I will install a simple solar panel/battery bank system for tech necessities, and I decided that a wood burning stove is the most effective heating method for my purpose. It took a lot of research, but I finally discovered a model that is not too big, nor too expensive, nor double walled on top, so as to allow the option of cooking. It’s the mighty Mini 12 CT, manufactured by Gray Stoveworks of Pennsylvania, USA. A real beaut.
Cooking might happen on top of the Mini 12 on occasion, but more likely I will employ my propane powered Camp Chef stove/oven combo for use on a daily basis.
The bathroom is an easy one! Gone are the days of having to deal with black tank sewage systems in RVs, boats or tiny house trailers, and the inherent evils those systems always harbour. Instead, I am installing a completely self contained crapper of high repute: the Nature’s Head Composting Toilet. Yep, I’ve heard that composting toilets can be stinky, but the risk of stink is directly related to the amount of urine that is allowed to sneak into the solids container. I am responsible for me and my bodily functions only. I have every reason to believe I am generally capable of keeping the two actions separate, and will thus able to escape the stink. It’s worth a shot.
Can you offer any wisdom for anyone who might be trying to achieve a simpler way of living?

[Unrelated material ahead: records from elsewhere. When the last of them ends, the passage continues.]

[config.mk]
export PLATFORM = sky130hd
export DESIGN_NAME = pileup_base_tokenizer_unit_flat
export DESIGN_NICKNAME = d
export VERILOG_FILES = /design/src/rtl/pbt_pkg.sv /design/src/rtl/pbt_if.sv /design/src/rtl/pbt_front.sv /design/src/rtl/pbt_queue.sv /design/src/rtl/pbt_back.sv /design/src/rtl/pileup_base_tokenizer_unit.sv /design/src/flat_wrapper.sv
export SDC_FILE = /design/constraint.sdc
export NUM_CORES = 1
export LEC_CHECK = 0
export BUFFER_PORTS_ARGS = -buffer_cell sky130_fd_sc_hd__buf_2
export CORE_UTILIZATION = 57
export DETAILED_ROUTE_END_ITERATION = 8
export GPL_TIMING_DRIVEN = 0
export PLACE_DENSITY = 0.74
export RECOVER_POWER = 50
export SLEW_MARGIN = 20
export SYNTH_ARGS = -nofsm -noshare
export SYNTH_HDL_FRONTEND = slang
export SYNTH_HIERARCHICAL = 1
export SYNTH_SLANG_ARGS = --single-unit
[constraint.sdc]
create_clock -name clock -period 9.5 [get_ports clock]
set_clock_uncertainty 0.15 [all_clocks]
set_input_delay 0.95 -clock clock [delete_from_list [all_inputs] [get_ports clock]]
set_output_delay 0.95 -clock clock [all_outputs]
set_load 0.005 [all_outputs]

When considering the visbility of simplifying your own life, get over the “yeah, buts” and just do it. Don’t get me wrong. Think about the buts, but work ’em out and get over them. The best thing you can do in preparation for any type of change is to plan around (to plan ahead means you’re only looking in one direction) and avoid surprises. Think things through, ask the what-ifs, weigh the pros and cons. Be realistic when considering how you really operate, and honest about what you really desire. Success in giving up stuff and reclaiming your time requires that your method of adjusting be a made-to-suit kind of situation. My way of simplification worked for me because I have a good idea of what I’m apt to do and how I might react in any given situation. No cookie-cutter life fixes for me, because I am not a gingerbread man, and neither are you. Plan with the real you in mind.
Progressive change can be awkward, but living life tied to a paycheque, full of stress and boredom, is not really living at all.